*Collected data entries*.
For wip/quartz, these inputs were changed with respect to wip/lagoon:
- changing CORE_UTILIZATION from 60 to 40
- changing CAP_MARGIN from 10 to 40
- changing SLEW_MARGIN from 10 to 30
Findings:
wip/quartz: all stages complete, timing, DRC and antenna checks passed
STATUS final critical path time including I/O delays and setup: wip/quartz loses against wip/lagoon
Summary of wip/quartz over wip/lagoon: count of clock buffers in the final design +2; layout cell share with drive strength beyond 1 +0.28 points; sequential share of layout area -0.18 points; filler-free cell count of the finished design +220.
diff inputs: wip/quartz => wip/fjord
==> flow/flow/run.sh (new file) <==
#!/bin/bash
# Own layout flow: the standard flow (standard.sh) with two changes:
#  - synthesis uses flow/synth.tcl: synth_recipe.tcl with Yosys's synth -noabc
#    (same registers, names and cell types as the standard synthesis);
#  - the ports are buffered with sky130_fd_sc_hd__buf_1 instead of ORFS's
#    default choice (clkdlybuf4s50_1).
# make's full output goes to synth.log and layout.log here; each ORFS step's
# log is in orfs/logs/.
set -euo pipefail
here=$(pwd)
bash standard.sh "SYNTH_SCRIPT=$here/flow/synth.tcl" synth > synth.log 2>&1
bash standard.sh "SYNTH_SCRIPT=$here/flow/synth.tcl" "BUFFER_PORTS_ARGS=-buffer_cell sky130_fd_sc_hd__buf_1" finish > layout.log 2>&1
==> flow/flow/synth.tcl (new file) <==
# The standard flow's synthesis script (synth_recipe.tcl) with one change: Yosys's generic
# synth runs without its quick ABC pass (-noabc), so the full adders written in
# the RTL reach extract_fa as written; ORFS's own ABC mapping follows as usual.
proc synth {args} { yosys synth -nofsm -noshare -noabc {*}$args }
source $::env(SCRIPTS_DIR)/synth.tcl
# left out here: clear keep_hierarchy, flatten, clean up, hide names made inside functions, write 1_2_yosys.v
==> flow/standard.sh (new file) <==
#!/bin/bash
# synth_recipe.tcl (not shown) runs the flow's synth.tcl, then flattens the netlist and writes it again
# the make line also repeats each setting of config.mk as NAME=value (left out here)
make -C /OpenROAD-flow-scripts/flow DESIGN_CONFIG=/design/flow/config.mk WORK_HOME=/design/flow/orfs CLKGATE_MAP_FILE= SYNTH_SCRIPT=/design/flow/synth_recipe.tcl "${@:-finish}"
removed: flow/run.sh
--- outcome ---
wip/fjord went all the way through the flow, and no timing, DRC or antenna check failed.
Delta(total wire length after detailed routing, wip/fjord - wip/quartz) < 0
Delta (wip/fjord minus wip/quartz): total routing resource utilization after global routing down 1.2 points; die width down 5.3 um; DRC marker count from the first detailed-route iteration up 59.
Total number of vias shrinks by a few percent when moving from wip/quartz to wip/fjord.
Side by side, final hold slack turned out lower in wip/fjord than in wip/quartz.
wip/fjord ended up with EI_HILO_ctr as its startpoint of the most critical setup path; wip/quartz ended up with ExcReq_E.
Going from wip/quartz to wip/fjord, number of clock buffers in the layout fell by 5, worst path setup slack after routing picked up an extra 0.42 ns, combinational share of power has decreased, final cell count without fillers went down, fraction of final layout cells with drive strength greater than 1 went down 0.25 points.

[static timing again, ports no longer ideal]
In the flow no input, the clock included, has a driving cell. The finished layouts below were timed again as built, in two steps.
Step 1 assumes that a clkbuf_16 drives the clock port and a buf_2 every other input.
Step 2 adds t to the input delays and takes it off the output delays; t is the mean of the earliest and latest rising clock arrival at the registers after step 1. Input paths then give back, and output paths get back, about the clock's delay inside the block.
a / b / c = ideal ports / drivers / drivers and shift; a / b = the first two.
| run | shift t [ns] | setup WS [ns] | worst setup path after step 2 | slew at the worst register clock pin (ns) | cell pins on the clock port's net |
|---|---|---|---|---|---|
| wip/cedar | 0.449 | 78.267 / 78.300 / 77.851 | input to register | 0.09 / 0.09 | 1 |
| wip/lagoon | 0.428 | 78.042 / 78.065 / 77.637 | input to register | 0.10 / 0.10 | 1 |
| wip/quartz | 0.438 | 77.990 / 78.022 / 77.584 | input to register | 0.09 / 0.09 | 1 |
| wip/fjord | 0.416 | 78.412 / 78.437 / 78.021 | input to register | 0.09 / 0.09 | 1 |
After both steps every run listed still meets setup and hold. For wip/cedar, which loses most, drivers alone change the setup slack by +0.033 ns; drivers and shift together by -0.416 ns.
What follows belongs to an exercise in optimizing a design on an open flow for small area; a production flow would make more cautious choices. At most, simulation tests tie the RTL to the original design; equivalence was not proved. Power is estimated from default activity; no workload was simulated.

==> flow/design.v (excerpt) <==
module Top_Memory_Game (
    input wire clk,
    input wire rst_n,
    input wire [7:0] btn_raw,
    output wire [7:0] led_out,
    output wire [7:0] seg_data,
    output wire [7:0] seg_sel,
    output reg pwm_servo,
    output wire lcd_rs,
    output wire lcd_rw,
    output wire lcd_en,
    output reg [7:0] lcd_data
);
    integer j;
    localparam [9:0] DB_HIT = 10'd440;
    wire [7:0] btn_in = ~btn_raw;
    reg  [7:0] db_prev, db_out;
    wire [7:0] db_hit;
    genvar g;
    generate
        for (g = 0; g < 8; g = g + 1) begin : db
            reg  [9:0] d;            
            wire       clr = btn_in[g] ^ db_prev[g];
            assign db_hit[g] = (d == DB_HIT);
            always @(posedge clk)
                d <= clr ? 10'd0 : {~d[8:0], ~(d[9] ^ d[6])};
        end
    endgenerate
    always @(posedge clk or negedge rst_n) begin
        if (!rst_n) begin
            db_prev <= 8'd0;
            db_out  <= 8'd0;
        end else begin
            db_prev <= btn_in;
            for (j = 0; j < 8; j = j + 1)
                if (db_hit[j]) db_out[j] <= db_prev[j];
        end
    end
    wire [7:0] btn_pos = db_hit & db_prev & ~db_out;
    wire       any_key = |btn_pos;
    reg  [2:0] key;
    always @(*) begin
        casez (btn_pos)
  ...
Size in the first run: about 210 flip-flops.
export LEC_CHECK = 0
export CAP_MARGIN = 20
export CORE_MARGIN = 2
export CORE_UTILIZATION = 60
export CTS_BUF_LIST = sky130_fd_sc_hd__clkbuf_8
export CTS_CLUSTER_DIAMETER = 60
export CTS_CLUSTER_SIZE = 16
export SLEW_MARGIN = 20
create_clock -name core_clock -period 25.0 [get_ports {clk}]
standard.sh (not shown) runs the stock make flow with config.mk's settings and CLKGATE_MAP_FILE= SYNTH_SCRIPT=/design/flow/synth_recipe.tcl, a recipe that flattens the netlist after the stock synthesis.
==> flow/flow/run.sh <==
#!/bin/bash
# Own layout flow: the standard ORFS flow (standard.sh) with three changes:
#  - Yosys's ABC technology mapping uses an area-oriented script
#    (flow/abc_area.script) in place of ORFS's delay-oriented one;
#  - adders are left to ABC (no ORFS half/full-adder cell mapping);
#  - the port buffers are buf_1 cells.
# Everything else (synthesis script, floorplan, power grid, CTS, routing) is
# ORFS's own. Each tool's output goes to its own log under orfs/logs/, and
# make's output to flow_make.log.
set -euo pipefail
W=$(pwd)
rm -rf "$W/orfs_scripts"
mkdir -p "$W/orfs_scripts"
cp -r "$FLOW_HOME/scripts/." "$W/orfs_scripts/"
cp "$W/flow/abc_area.script" "$W/orfs_scripts/abc_speed.script"
bash "$W/standard.sh" "SCRIPTS_DIR=$W/orfs_scripts" "ADDER_MAP_FILE=" \
    "BUFFER_PORTS_ARGS=-buffer_cell sky130_fd_sc_hd__buf_1" finish > "$W/flow_make.log" 2>&1
test -f "$W/out/final.def"
==> flow/flow/abc_area.script <==
strash
&get -n
&deepsyn -T 60
&put
dch
&get -n
&nf -a -R 200
&put
The starting point went through all stages and came out clean.
Rerun with:
--- a/flow/config.mk
+++ b/flow/config.mk
@@ -8,7 +8,7 @@
 export CAP_MARGIN = 20
 export CORE_MARGIN = 2
-export CORE_UTILIZATION = 60
+export CORE_UTILIZATION = 80
 export CTS_BUF_LIST = sky130_fd_sc_hd__clkbuf_8
-export CTS_CLUSTER_DIAMETER = 60
-export CTS_CLUSTER_SIZE = 16
+export CTS_CLUSTER_DIAMETER = 35
+export CTS_CLUSTER_SIZE = 20
 export SLEW_MARGIN = 20
Sequential share of layout area shrinks by 0.85 points.
Via count grows by about a fifth.
Combinational power grows by roughly a tenth.
Clock power grows by well over a third.
Area after synthesis is unchanged.
Global-route usage grows by 21 points.
Cell count shrinks by a few percent.
Cell area grows slightly.
Fmax shrinks by a few percent.
Sequential power grows slightly.
Rerun with:
--- a/flow/config.mk
+++ b/flow/config.mk
@@ -6,9 +6,9 @@
 export NUM_CORES = 4
 export LEC_CHECK = 0
-export CAP_MARGIN = 20
+export CAP_MARGIN = 0
 export CORE_MARGIN = 2
 export CORE_UTILIZATION = 80
 export CTS_BUF_LIST = sky130_fd_sc_hd__clkbuf_8
-export CTS_CLUSTER_DIAMETER = 35
-export CTS_CLUSTER_SIZE = 20
-export SLEW_MARGIN = 20
+export CTS_CLUSTER_DIAMETER = 60
+export CTS_CLUSTER_SIZE = 16
+export SLEW_MARGIN = 0
After rerunning: First-iteration DRC count is lower by 17%; clock power goes down by about 36%; count of clock-buffer cells in the layout is lower by 11.
Rerun with:
--- a/flow/config.mk
+++ b/flow/config.mk
@@ -6,9 +6,9 @@
 export NUM_CORES = 4
 export LEC_CHECK = 0
-export CAP_MARGIN = 0
+export CAP_MARGIN = 20
 export CORE_MARGIN = 2
-export CORE_UTILIZATION = 80
+export CORE_UTILIZATION = 75
 export CTS_BUF_LIST = sky130_fd_sc_hd__clkbuf_8
 export CTS_CLUSTER_DIAMETER = 60
-export CTS_CLUSTER_SIZE = 16
-export SLEW_MARGIN = 0
+export CTS_CLUSTER_SIZE = 14
+export SLEW_MARGIN = 20
=> Power is lower by 6.2%; register-to-register slack is better by 0.34 ns; utilization is lower by 7.0 points; routed wire length is lower by 13%; clock power is higher by about 3%; setup slack is worse by 0.29 ns.
Rerun with:
--- a/flow/config.mk
+++ b/flow/config.mk
@@ -10,5 +10,5 @@
 export CORE_UTILIZATION = 75
 export CTS_BUF_LIST = sky130_fd_sc_hd__clkbuf_8
-export CTS_CLUSTER_DIAMETER = 60
-export CTS_CLUSTER_SIZE = 14
+export CTS_CLUSTER_DIAMETER = 40
+export CTS_CLUSTER_SIZE = 24
 export SLEW_MARGIN = 20
What happened: The changed run finished with timing, DRC and antenna clean. Die area stays flat. Synthesized area hardly moves. Final cell count goes up by 0.67%. Setup slack gets better by 0.35 ns. Total power rose by 16%. Sequential power went up by about 4%. Clock power went up by 38%.

Setup of v6:
Top_Memory_Game, a different RTL version from the one above (not shown whole).
Size in the first run: about 1200 cells after synthesis.
Settings: LEC_CHECK=0, CAP_MARGIN=20, CORE_MARGIN=2, CORE_UTILIZATION=60, CTS_BUF_LIST=sky130_fd_sc_hd__clkbuf_2 sky130_fd_sc_hd__clkbuf_4, CTS_CLUSTER_SIZE=20, SLEW_MARGIN=20; clock period 25.0 ns.
run.sh (not shown) runs the stock make flow with config.mk's settings and CLKGATE_MAP_FILE= SYNTH_SCRIPT=/design/flow/synth_recipe.tcl, a recipe that flattens the netlist after the stock synthesis.
Stock flow here: none of the scripts above is used.
Looking at the reports, v6 completed the entire flow and the layout it produced met the timing, DRC and antenna checks.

*Work task*. Return, unchanged, the run of lines above that opens with the line containing "yosys synth -nofsm" and closes with the line containing "Delta(total wire length". Include both.

*The completed task*.
proc synth {args} { yosys synth -nofsm -noshare -noabc {*}$args }
source $::env(SCRIPTS_DIR)/synth.tcl
# left out here: clear keep_hierarchy, flatten, clean up, hide names made inside functions, write 1_2_yosys.v
==> flow/standard.sh (new file) <==
#!/bin/bash
# synth_recipe.tcl (not shown) runs the flow's synth.tcl, then flattens the netlist and writes it again
# the make line also repeats each setting of config.mk as NAME=value (left out here)
make -C /OpenROAD-flow-scripts/flow DESIGN_CONFIG=/design/flow/config.mk WORK_HOME=/design/flow/orfs CLKGATE_MAP_FILE= SYNTH_SCRIPT=/design/flow/synth_recipe.tcl "${@:-finish}"
removed: flow/run.sh
--- outcome ---
wip/fjord went all the way through the flow, and no timing, DRC or antenna check failed.
Delta(total wire length after detailed routing, wip/fjord - wip/quartz) < 0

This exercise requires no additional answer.